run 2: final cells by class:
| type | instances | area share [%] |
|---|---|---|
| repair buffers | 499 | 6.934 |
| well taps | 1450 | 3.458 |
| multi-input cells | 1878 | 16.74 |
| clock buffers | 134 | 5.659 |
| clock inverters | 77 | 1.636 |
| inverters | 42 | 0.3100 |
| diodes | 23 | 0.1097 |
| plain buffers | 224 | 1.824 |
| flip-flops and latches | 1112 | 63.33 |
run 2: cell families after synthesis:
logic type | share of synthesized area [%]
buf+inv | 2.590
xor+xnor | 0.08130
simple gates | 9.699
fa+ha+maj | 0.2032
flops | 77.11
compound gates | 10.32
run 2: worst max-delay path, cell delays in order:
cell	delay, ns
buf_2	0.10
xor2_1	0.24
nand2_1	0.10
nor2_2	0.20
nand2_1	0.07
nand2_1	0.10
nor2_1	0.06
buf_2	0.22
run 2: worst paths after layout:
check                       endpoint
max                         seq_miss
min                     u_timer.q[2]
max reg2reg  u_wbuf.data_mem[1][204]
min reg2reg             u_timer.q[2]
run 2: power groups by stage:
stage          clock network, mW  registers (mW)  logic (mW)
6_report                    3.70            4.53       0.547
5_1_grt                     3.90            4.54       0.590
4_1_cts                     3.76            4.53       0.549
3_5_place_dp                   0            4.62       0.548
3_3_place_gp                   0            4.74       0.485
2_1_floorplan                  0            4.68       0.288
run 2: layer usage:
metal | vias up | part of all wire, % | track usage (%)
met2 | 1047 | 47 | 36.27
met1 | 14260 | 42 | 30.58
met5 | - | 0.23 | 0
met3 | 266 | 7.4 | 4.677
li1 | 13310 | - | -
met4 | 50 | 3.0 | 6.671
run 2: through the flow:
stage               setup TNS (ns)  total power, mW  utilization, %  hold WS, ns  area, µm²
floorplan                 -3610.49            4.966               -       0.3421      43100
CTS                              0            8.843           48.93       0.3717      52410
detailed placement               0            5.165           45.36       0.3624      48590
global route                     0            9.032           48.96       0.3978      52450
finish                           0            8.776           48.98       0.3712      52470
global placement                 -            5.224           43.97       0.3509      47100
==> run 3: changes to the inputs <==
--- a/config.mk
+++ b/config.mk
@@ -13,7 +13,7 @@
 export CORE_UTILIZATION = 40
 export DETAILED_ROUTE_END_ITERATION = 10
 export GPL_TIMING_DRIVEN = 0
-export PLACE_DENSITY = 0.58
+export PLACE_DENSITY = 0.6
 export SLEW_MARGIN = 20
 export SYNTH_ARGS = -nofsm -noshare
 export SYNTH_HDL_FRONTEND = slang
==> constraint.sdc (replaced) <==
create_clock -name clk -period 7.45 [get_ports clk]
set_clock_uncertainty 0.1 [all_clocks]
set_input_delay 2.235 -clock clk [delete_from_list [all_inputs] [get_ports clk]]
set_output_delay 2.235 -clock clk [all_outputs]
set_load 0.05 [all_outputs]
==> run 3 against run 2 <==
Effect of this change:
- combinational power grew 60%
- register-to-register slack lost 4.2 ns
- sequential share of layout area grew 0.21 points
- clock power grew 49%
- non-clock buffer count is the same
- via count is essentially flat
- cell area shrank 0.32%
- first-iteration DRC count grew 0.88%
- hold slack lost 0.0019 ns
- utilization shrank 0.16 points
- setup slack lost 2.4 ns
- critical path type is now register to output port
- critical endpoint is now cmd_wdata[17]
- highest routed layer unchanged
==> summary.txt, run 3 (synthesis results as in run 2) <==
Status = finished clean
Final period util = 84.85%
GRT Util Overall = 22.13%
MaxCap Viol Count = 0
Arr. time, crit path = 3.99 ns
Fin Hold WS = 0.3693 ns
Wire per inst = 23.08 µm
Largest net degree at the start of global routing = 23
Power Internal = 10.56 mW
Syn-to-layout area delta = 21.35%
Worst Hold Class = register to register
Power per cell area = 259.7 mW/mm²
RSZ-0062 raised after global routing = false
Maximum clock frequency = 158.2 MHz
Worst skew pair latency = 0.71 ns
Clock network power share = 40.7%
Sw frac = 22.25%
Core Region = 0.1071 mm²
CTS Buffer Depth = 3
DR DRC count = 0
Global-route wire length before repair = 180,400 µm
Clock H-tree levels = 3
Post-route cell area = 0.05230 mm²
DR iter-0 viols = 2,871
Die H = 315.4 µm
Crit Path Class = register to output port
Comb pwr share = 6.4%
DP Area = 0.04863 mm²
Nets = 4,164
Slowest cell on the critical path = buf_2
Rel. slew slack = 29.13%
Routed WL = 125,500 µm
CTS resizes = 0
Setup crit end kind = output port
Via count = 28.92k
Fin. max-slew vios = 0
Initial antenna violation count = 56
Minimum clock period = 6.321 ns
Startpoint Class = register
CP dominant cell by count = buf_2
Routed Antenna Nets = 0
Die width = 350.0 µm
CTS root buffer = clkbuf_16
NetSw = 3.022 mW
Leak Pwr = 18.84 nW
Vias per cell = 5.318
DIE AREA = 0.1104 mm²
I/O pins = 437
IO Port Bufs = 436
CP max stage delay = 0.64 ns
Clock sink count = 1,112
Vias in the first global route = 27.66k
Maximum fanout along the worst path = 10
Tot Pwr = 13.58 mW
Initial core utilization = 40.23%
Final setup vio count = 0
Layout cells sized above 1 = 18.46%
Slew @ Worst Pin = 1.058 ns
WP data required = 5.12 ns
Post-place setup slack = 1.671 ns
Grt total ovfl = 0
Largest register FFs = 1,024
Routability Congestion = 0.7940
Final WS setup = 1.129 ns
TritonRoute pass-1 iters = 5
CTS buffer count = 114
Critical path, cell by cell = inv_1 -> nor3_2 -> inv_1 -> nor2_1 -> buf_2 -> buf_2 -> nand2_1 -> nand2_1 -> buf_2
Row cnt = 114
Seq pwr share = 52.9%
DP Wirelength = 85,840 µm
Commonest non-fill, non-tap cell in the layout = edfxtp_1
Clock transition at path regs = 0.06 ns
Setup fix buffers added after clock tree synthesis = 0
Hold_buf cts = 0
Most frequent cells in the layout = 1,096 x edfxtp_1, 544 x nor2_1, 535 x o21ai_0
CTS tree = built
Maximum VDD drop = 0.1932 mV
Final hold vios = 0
**config.mk**
```make
export PLATFORM = sky130hd
export DESIGN_NAME = flash_pgm_ctrl
export DESIGN_NICKNAME = d
export VERILOG_FILES = /design/src/rtl/flash_pgm_pkg.sv /design/src/rtl/flash_pgm_wcycle.sv /design/src/rtl/flash_pgm_poll.sv /design/src/rtl/flash_pgm_ctrl.sv
export SDC_FILE = /design/constraint.sdc
export NUM_CORES = 1
export LEC_CHECK = 0
export BUFFER_PORTS_ARGS = -buffer_cell sky130_fd_sc_hd__buf_2
export CORE_ASPECT_RATIO = 0.9
export CORE_MARGIN = 3
export CORE_UTILIZATION = 61
export DETAILED_ROUTE_END_ITERATION = 8
export PLACE_DENSITY = 0.85
export SYNTH_ARGS = -nofsm -noshare
export SYNTH_HDL_FRONTEND = slang
export SYNTH_HIERARCHICAL = 1
export SYNTH_SLANG_ARGS = --single-unit
export TNS_END_PERCENT = 20
```
**constraint.sdc**
```tcl
create_clock -name clk -period 3.9 [get_ports clk]
set_input_delay 0.39 -clock clk [delete_from_list [all_inputs] [get_ports clk]]
set_output_delay 0.39 -clock clk [all_outputs]
set_load 0.01 [all_outputs]
```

EXERCISE PROMPT :: Beginning at the line above with "CTS resizes = 0" and finishing at the line with "Vias in the first global route = 27.66k", return each line exactly and return nothing else.

SOLUTION BELOW ::
CTS resizes = 0
Setup crit end kind = output port
Via count = 28.92k
Fin. max-slew vios = 0
Initial antenna violation count = 56
Minimum clock period = 6.321 ns
Startpoint Class = register
CP dominant cell by count = buf_2
Routed Antenna Nets = 0
Die width = 350.0 µm
CTS root buffer = clkbuf_16
NetSw = 3.022 mW
Leak Pwr = 18.84 nW
Vias per cell = 5.318
DIE AREA = 0.1104 mm²
I/O pins = 437
IO Port Bufs = 436
CP max stage delay = 0.64 ns
Clock sink count = 1,112
Vias in the first global route = 27.66k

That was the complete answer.